Last, the availability now and in the future of developers with the appropriate skills. The industry is full of technology that was hot and promised the moon and then were disrupted by a new technology (think of Borland Delphi and Pascal!). I often do a weighted value composed of years since launch, popularity at the moment and trend to refine choices (and in some cases to say No to a developer or architect that want to play with the latest and greatest!). Some sites are DB-Engine Ranking and PYPL. After short listing, then it’s a matter of coding up some complex examples in each and counting lines of code needed.
Specification Completeness And Stability
On one side, I have worked with a few PMs that deliver wonderful specifications (200-500 pages) that had no change-orders between the first line of code being written and final delivery a year later. What was originally handed to developers was not changed. Work was done in sprints. The behavior and content of every web page was detailed. There was a clean and well-reviewed dictionary of terms and meanings. Needless to say, delivery was prompt, on schedule, etc.
On the other side, I have had minor change-requests which mutated constantly. The number of lines of code written over all of these changes were 20x the number of lines of code finally delivered.
Concurrent development means that two or more set of changes were happening to the same code base. At one firm we had several git-hub forks: Master,Develop, Sprint, Epic and Saga. The title indicate when the changes were expected to be propagated to master. It worked reasonably, but often I ended up spending two days resolving conflicts and debugging bugs that were introduced whenever I attempted to get forks in sync. Concurrent development increases overhead exponentially according to the number of independent forks are active. Almost everything in development has exponential cost with size, there is no economy of scale in development.
On the flip side, at Amazon using the microservices model, there were no interaction between feature requests. Each API was self contained and would evolve independently. If an API needed another API changed, then the independent API would be changed, tested and released. The dependent API then was developed against the released independent API. There was no code-juggling act. Each code base API was single development and self-contained. Dependencies were by API not libraries and code bases.
Controlling costs and improving delivery depends greatly on the preparation work IMHO -- namely:
- Specification stability and completeness
- Architectural / Design being well crafted for the developer population
- Minimum noise (i.e. no concurrent development, change orders, change of priorities)

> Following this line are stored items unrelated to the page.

File: config.mk
export PLATFORM = sky130hd
export DESIGN_NAME = conv_accumulator
export DESIGN_NICKNAME = d
export VERILOG_FILES = /design/src/rtl/conv_accumulator_pkg.sv /design/src/rtl/conv_accumulator_x_align.sv /design/src/rtl/conv_accumulator.sv
export SDC_FILE = /design/constraint.sdc
export NUM_CORES = 1
export LEC_CHECK = 0
export CAP_MARGIN = 30
export CORE_AREA = 2 2 148 150
export CTS_CLUSTER_DIAMETER = 60
export DETAILED_ROUTE_END_ITERATION = 12
export DIE_AREA = 0 0 150 152
export SLEW_MARGIN = 10
export SYNTH_ARGS = -nofsm -noshare
export SYNTH_HDL_FRONTEND = slang
export SYNTH_SLANG_ARGS = --single-unit
File: constraint.sdc
create_clock -name Sclk -period 4.43 [get_ports Sclk]
set_clock_uncertainty 0.1 [all_clocks]
set_input_delay 1.329 -clock Sclk [delete_from_list [all_inputs] [get_ports Sclk]]
set_output_delay 1.329 -clock Sclk [all_outputs]
set_load 0.1 [all_outputs]
File: src/rtl/conv_accumulator_pkg.sv
// Shared constants for the power-of-two coefficient
// convolution accumulator: state codes, stage codes, widths.
package conv_accumulator_pkg;

  localparam int DEF_NUM_GROUPS = 16;
  localparam int DEF_ACC_W      = 40;
  localparam int DEF_X_W        = 16;

  localparam int SIGN_GUARD  = 8;
  localparam int ALIGN_GUARD = 16;

  localparam logic [3:0] S_IDLE       = 4'd0;
  localparam logic [3:0] S_RJ_ADDR    = 4'd1;
  localparam logic [3:0] S_RJ_LOAD    = 4'd2;
  localparam logic [3:0] S_COEF_ADDR  = 4'd3;
  localparam logic [3:0] S_X_ADDR     = 4'd4;
  localparam logic [3:0] S_ACCUM      = 4'd5;
  localparam logic [3:0] S_SHIFT      = 4'd6;
  localparam logic [3:0] S_SHIFT_LOAD = 4'd7;
  localparam logic [3:0] S_DONE       = 4'd8;

  localparam logic [2:0] CS_IDLE  = 3'b000;
  localparam logic [2:0] CS_ACCUM = 3'b010;
  localparam logic [2:0] CS_SHIFT = 3'b001;
  localparam logic [2:0] CS_DONE  = 3'b100;

endpackage

File: src/rtl/conv_accumulator_x_align.sv
// Sign-extends a sample, aligns it into the accumulator
// with low guard bits, and optionally negates it.
module x_align
  import conv_accumulator_pkg::*;
#(
  parameter int ACC_W = DEF_ACC_W,
  parameter int X_W   = DEF_X_W
) (
  input  logic [X_W-1:0]   x,
  input  logic             neg,
  output logic [ACC_W-1:0] term
);

  localparam int SG = ACC_W - X_W - ALIGN_GUARD;

  logic [ACC_W-1:0] ext;

  assign ext  = {{SG{x[X_W-1]}}, x, {ALIGN_GUARD{1'b0}}};
  assign term = neg ? -ext : ext;

endmodule

File: src/rtl/conv_accumulator.sv
// Sequences group/coefficient fetches, accumulates signed
// sample terms, and drives an external one-bit shifter.
module conv_accumulator
  import conv_accumulator_pkg::*;
#(
  parameter int NUM_GROUPS = DEF_NUM_GROUPS,
  parameter int ACC_W      = DEF_ACC_W,
  parameter int X_W        = DEF_X_W
) (
  input  logic             Sclk,
  input  logic             Reset,
  input  logic             start,
  input  logic [7:0]       n_ptr,
  input  logic             filled,
  output logic [3:0]       rj_addr,
  input  logic [15:0]      rj_data,
  output logic [8:0]       coeff_addr,
  input  logic [8:0]       coeff_data,
  output logic [7:0]       x_addr,
  input  logic [X_W-1:0]   x_data,
  output logic [ACC_W-1:0] acc,
  output logic [2:0]       calc_stage,
  input  logic [ACC_W-1:0] shift_data,
  output logic [ACC_W-1:0] result,
  output logic             busy,
  output logic             done
);

  localparam logic [3:0] LAST_G = 4'(NUM_GROUPS - 1);

  logic [3:0]       state;
  logic [3:0]       nxt;
  logic [3:0]       group;
  logic [15:0]      remaining;
  logic [7:0]       k;
  logic [7:0]       x_q;
  logic             neg;
  logic             skip;
  logic [ACC_W-1:0] term;

  assign rj_addr = group;
  assign busy    = (state != S_IDLE);
  assign done    = (state == S_DONE);
  assign skip    = !filled && (k > n_ptr);

  // Data address must reach memory in X_ADDR itself
  assign x_addr = (state == S_X_ADDR) ?
                  n_ptr - coeff_data[7:0] : x_q;

  x_align #(
    .ACC_W(ACC_W),
    .X_W  (X_W)
  ) u_align (
    .x   (x_data),
    .neg (neg),
    .term(term)
  );

  // Next-state selection
  always_comb begin
    nxt = state;
    unique case (state)
      S_IDLE:       if (start) nxt = S_RJ_ADDR;
      S_RJ_ADDR:    nxt = S_RJ_LOAD;
      S_RJ_LOAD:    nxt = (rj_data == 16'd0) ?
                          S_SHIFT : S_COEF_ADDR;
      S_COEF_ADDR:  nxt = S_X_ADDR;
      S_X_ADDR:     nxt = S_ACCUM;
      S_ACCUM:      nxt = (remaining == 16'd1) ?
                          S_SHIFT : S_COEF_ADDR;
      S_SHIFT:      nxt = S_SHIFT_LOAD;
      S_SHIFT_LOAD: nxt = (group < LAST_G) ?
                          S_RJ_ADDR : S_DONE;
      S_DONE:       nxt = S_IDLE;
      default:      nxt = S_IDLE;
    endcase
  end

  // Stage code seen by the shifter and status logic
  always_comb begin
    calc_stage = CS_IDLE;
    unique case (state)
      S_RJ_ADDR,
      S_RJ_LOAD,
      S_COEF_ADDR,
      S_X_ADDR,
      S_ACCUM,
      S_SHIFT_LOAD: calc_stage = CS_ACCUM;
      S_SHIFT:      calc_stage = CS_SHIFT;
      S_DONE:       calc_stage = CS_DONE;
      default:      calc_stage = CS_IDLE;
    endcase
  end

  // State, counters, accumulator and result registers
  always_ff @(posedge Sclk) begin
    if (Reset) begin
      state      <= S_IDLE;
      acc        <= '0;
      result     <= '0;
      group      <= '0;
      coeff_addr <= '0;
      x_q        <= '0;
      remaining  <= '0;
      k          <= '0;
      neg        <= 1'b0;
    end else begin
      state <= nxt;
      unique case (state)
        S_IDLE: begin
          if (start) begin
            acc        <= '0;
            group      <= '0;
            coeff_addr <= '0;
          end
        end
        S_RJ_LOAD: remaining <= rj_data;
        S_X_ADDR: begin
          k   <= coeff_data[7:0];
          neg <= coeff_data[8];
          x_q <= x_addr;
        end
        S_ACCUM: begin
          if (!skip) acc <= acc + term;
          coeff_addr <= coeff_addr + 9'd1;
          remaining  <= remaining - 16'd1;
        end
        S_SHIFT_LOAD: begin
          acc <= shift_data;
          if (group < LAST_G) group  <= group + 4'd1;
          else                result <= shift_data;
        end
        default: ;
      endcase
    end
  end

endmodule

# Yosys cells after proc, flatten, opt, wreduce, memory -nomap -nowiden
# Memory sizes are Yosys's and may differ from the RTL's. A register that Yosys moved wholly into a read port is not among the register bits.
# Cells that the tools add are included.
totals:
  n_memories: 1
  input_bits: 93
  reg_bits: 130
  output_inout_bits: 106
  rom_bits: 48
memory_table:
  columns: ["name", "words", "width", "rd", "rd_ports_with_merged_regs", "wr", "line", "source"]
  rows:
  - ["(name not given)", 16, 3, 1, 1, 0, "conv_accumulator.sv:82", "unique case (state)"]
classes:
  bitwise_logic: 1
  n_mux: 18
  order_cmp: 2
  add_sub_neg: 6
  eq_ne: 12
  n_reduce_logical: 13
ops:
  columns: ["operator", "n"]
  rows:
  - ["two-way mux 40 bit", 3]
  - ["one-hot mux 40 bit (3 select lines)", 1]
  - ["adder 40 bit", 1]
  - ["negator 40 bit", 1]
  - ["one-hot mux 16 bit (2 select lines)", 1]
  - ["one-hot mux 4 bit (8 select lines)", 1]
  - ["two-way mux 4 bit", 6]
  - ["one-hot mux 9 bit (2 select lines)", 1]
  - ["equality test 16 x 1 -> 1 bit, second input constant", 1]
  - ["equality test 4 x 3 -> 1 bit, second input constant", 4]
  - ["logical NOT 16 bit", 1]
  - ["subtractor 16 x 1 -> 16 bit, second input constant", 1]
  - ["adder 9 x 1 -> 9 bit, second input constant", 1]
  - ["two-way mux 9 bit", 1]
  - ["equality test 4 x 2 -> 1 bit, second input constant", 2]
  - ["greater-than comparator 8 bit", 1]
  - ["two-way mux 8 bit", 1]
  - ["one-hot mux 4 bit (2 select lines)", 1]
  - ["subtractor 8 bit", 1]
  - ["two-way mux 3 bit", 2]
  - ["inequality test 2 bit, second input constant", 3]
  - ["AND reduction 3 bit", 2]
  - ["nonzero test 2 bit", 3]
  - ["adder 4 x 1 -> 4 bit, second input constant", 1]
  - ["10 further kinds", 11]

# Longest topological paths before layout
depth:
  ltp_word: 5
  depth_mapped: 15
  ltp_nobuf: 14

# By module
# Synthesis repeated with hierarchy kept, for this count alone.
unflattened:
  cells_unflattened: 1130
  area_unflattened_um2: 8742.1
by_module_without_submodules:
  columns: ["module", "area_per_inst_um2", "seq_area_each_um2", "instances", "cells_per_inst"]
  rows:
  - ["conv_accumulator", 8215.4, 2662.6, 1, 1057]
  - ["x_align", 526.8, 0.0, 1, 73]

# Worst setup path before layout
# Ideal clock, no wire load.
synth_timing:
  path_kind: "input to output"
  start: "input n_ptr[0]"
  end: "output x_addr[4]"
  cell_stages: 7
  t_required_ps: 3001
  n_path_buf: 0
  arrival_ps: 4615
  slack_ps: -1614
  path_cell_list: "inv_1 -> ha_1 -> fa_1 -> nor2b_1 -> o21ai_0 -> and3_1 -> o31ai_1"
synth_between:
  elab_chain_len: 2
synth_lines:
  columns: ["element", "line", "source"]
  rows:
  - ["from (decl)", "conv_accumulator.sv:13", "input logic [7:0] n_ptr,"]
  - ["subtractor 8 bit", "conv_accumulator.sv:48", "n_ptr - coeff_data[7:0] : x_q;"]
  - ["two-way mux 8 bit", "conv_accumulator.sv:47", "assign x_addr = (state == S_X_ADDR) ?"]
  - ["to (decl)", "conv_accumulator.sv:19", "output logic [7:0] x_addr,"]
# Every way passes these cells.

# Worst setup path after layout
layout_timing:
  start: "input n_ptr[0]"
  end: "output x_addr[6]"
# The elaborated chain is that of the path after synthesis.

==> flow_metrics.env <==
export IMPL_num_rows=54
export IMPL_p_leak_uw=0.00436
export IMPL_holdWs_ps=353
export IMPL_place_ws_ps=-712
export IMPL_synth_top_cells_by_count="nand2_1, dfxtp_1, a21oi_1"
export IMPL_antenna_cells=0
export IMPL_clk_pin_slew_ps=60
export IMPL_ios=199
export IMPL_insertion_delay_ps=420
export IMPL_yosys_most_used_dff="dfxtp_1"
export IMPL_cts_root_buffer="clkbuf_16"
export IMPL_period_minus_slack_ps=4520
export IMPL_worst_pin_slew_ps=1040
export IMPL_ys_warn_count=0
export IMPL_critPathMaxFanout=2
export IMPL_wirelength_um=23000
export IMPL_cpPeakStageDelay_ps=390
export IMPL_antenna_found_initial=0
export IMPL_cts_max_path_buffers=2
export IMPL_final_area_mm2=0.0113
export IMPL_post_drt_wl_per_cell_um=15.6
export IMPL_synth_area_leaders="dfxtp_1, ha_1, nand2_1"
export IMPL_ir_drop_v=0.000200
export IMPL_violations="negative setup slack"
export IMPL_start_util_pct=34.3
export IMPL_syn_area_mm2=0.00731
export IMPL_syn_inst=912
export IMPL_finalSetupTns_ps=-182
export IMPL_synth_area_leader_cell="dfxtp_1"
export IMPL_rsz0062_at_grt="true"
export IMPL_nNetsFinal=1323
export IMPL_async_reset_ff_share_pct=0
export IMPL_dpl_cell_count=1435
export IMPL_outcome="finished, violations left"
export IMPL_setup_ws_ps=-86.4
export IMPL_syn_nets=1056
export IMPL_grt_pass1_wl_um=36200
export IMPL_final_cell_count_no_fill=1472
export IMPL_setup_viol=3
export IMPL_worstPathCellList="buf_8 -> inv_4 -> ha_4 -> fa_2 -> nor2b_1 -> o21ai_1 -> a21oi_1 -> buf_4 -> o21ai_2 -> a211o_1 -> nand3_4 -> buf_12"
export IMPL_finalCritPeriodShare_pct=102
export IMPL_max_freq_mhz=221
export IMPL_cts_sinks=133
export IMPL_crit_path_start_kind="input pin"
export IMPL_maxCapViolCount=0
export IMPL_powerDensity_mw_per_mm2=300
export IMPL_worstPathRequired_ps=3000
export IMPL_area_delta_synth_final_pct=55.1
export IMPL_port_buffers=198
export IMPL_cts_hold_fix_buffers=0
export IMPL_hold_class="register to register"
export IMPL_vias=7440
export IMPL_synth_most_common_cell="nand2_1"
export IMPL_track_usage_pct=19.9
export IMPL_htree_levels=4
export IMPL_grt_pass1_vias=6952
export IMPL_die_y_um=152
export IMPL_numCtsBuffers=17
export IMPL_core_area_mm2=0.0214
export IMPL_crit_path_end_kind="output pin"
export IMPL_cp_slowest_cell="fa_2"
export IMPL_synth_top_cell_area_share_pct=36.4
export IMPL_overflow=0
export IMPL_via_per_inst=5.05
export IMPL_drt_pass1_iterations=5
export IMPL_relSlewSlack_pct=30.2
export IMPL_path_class="input pin to output pin"
export IMPL_dieArea_mm2=0.0228
export IMPL_postPlaceCellArea_mm2=0.0104
export IMPL_arrival_ps=3090
export IMPL_cts_tree="yes"
export IMPL_drt_iter0_drc=440
export IMPL_grt_max_degree=76
export IMPL_dp_hpwl_um=16900
export IMPL_ant_nets=0
export IMPL_maxSlewViolCount=0
export IMPL_drc=0
export IMPL_syn_area_per_cell_um2=8.02
export IMPL_ys_seq_area_share_pct=36.4
export IMPL_synth_seq_cells=133
export IMPL_yosysUniqueCellTypes=63
export IMPL_place_gp_congestion=0.888
export IMPL_synth_edf_count=0
export IMPL_layout_drive_gt1_share_pct=18.6
export IMPL_hold_viol=0
export IMPL_die_w_um=150
critical path: cells and delay by family:
family,cells,cell delay [ps]
buffers and inverters,4,410
and+or+nand+nor,2,210
adders and majority gates,2,540
AOI/OAI and AO/OA,4,590
area by class of cell:
type                            count  area (um^2)
Multi-Input combinational cell    697         4710
Fill cell                        2033        10000
Inverter                           32          135
Tap cell                          280          350
Clock buffer                       19          453
Clock inverter                     13          170
Sequential cell                   133         2660
Timing Repair Buffer              298         2860
state kept, by name, indices dropped and copies added (netlist names):
name / cells
acc: 40
result: 40
remaining: 16
coeff_addr: 9
k: 8
x_q: 8
rj_addr: 4
state: 4
calc_stage: 3
neg: 1
power by group:
| group | switching, uW | internal [uW] |
|---|---|---|
| logic | 367 | 288 |
| clock network | 564 | 924 |
| registers | 33.0 | 1220 |
| total | 964 | 2430 |
worst paths after layout:
kind | startpoint | endpoint | slack, ps | cells past startpoint
worst max register to register | neg | acc[38] | 1190 | 9
worst min-delay path | result[14] | result[14] | 350 | 2
worst min register to register | result[14] | result[14] | 350 | 2
worst max-delay path | n_ptr[0] | x_addr[6] | -90 | 12
cell usage in the layout, fill, tap and decap left out, types with 6 or more instances in the layout:
master           synthesis  routed
and3_1                   7       7
a21oi_1                101      95
ha_4                     0       7
o21a_1                  11      11
a22oi_1                 35      34
a31oi_1                  7       7
dlygate4sd2_1            0      13
buf_4                    0      98
o21ai_1                  1       6
o21ai_0                 31      15
dfxtp_1                133     133
nand4_1                  6       6
nor3_1                  16      16
clkbuf_16                0      17
buf_12                   0       9
nor2_1                  75      73
and2_1                  11      10
a21o_1                   8       8
xnor2_1                 28      26
nand3_1                 18      16
nor4_1                   7       6
o21ai_2                  0      10
xor2_1                  14      14
inv_1                   31      26
ha_1                    49      42
o211ai_1                 7       7
o22ai_1                 12      12
a221oi_1                12      11
nand2_1                149     145
clkdlybuf4s50_1          0     166
logic make-up after synthesis:
kind of cell,share of synthesized area (%)
flops,36.4
buf+inv,4.35
xor+xnor,5.03
mux,0.753
compound gates,23.2
fa+ha+maj,8.93
simple gates,21.3
metal layers:
metal,up-vias,global-route usage (%),wire [um]
met1,3461,26.6,10800
met3,18,3.90,957
met2,159,32.6,11000
met4,0,5.44,287
met5,-,0,0
li1,3802,-,-
metrics by stage:
stage,util (%),power (uW)
3_5_place_dp,48.8,1910
2_1_floorplan,-,1630
4_1_cts,52.6,3430
5_1_grt,53.1,3550
3_3_place_gp,48.4,1890
6_report,53.1,3400
timing repair:
action                     CTS  global route
setup buffers                3             2
pin swaps                   41            28
gates cloned                 0             0
gates resized for setup     87            26
setup endpoints to repair   15            14
(Power assumes the default switching activity.)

- Methodology (Scrum, Agile, Waterfall, Plan Driven) is of low significance IMHO – except for those selling it and ‘true believers’.
On the flip side, often the business will demand delivery schedules that add technical debt and significantly increase ongoing costs.
A common problem that I have seen is solving this multiple dimension problem by looking at just one (and rarely two) dimensions and discovering the consequences of that decision down stream. I will continue to add additional dimensions as I recall them from past experience.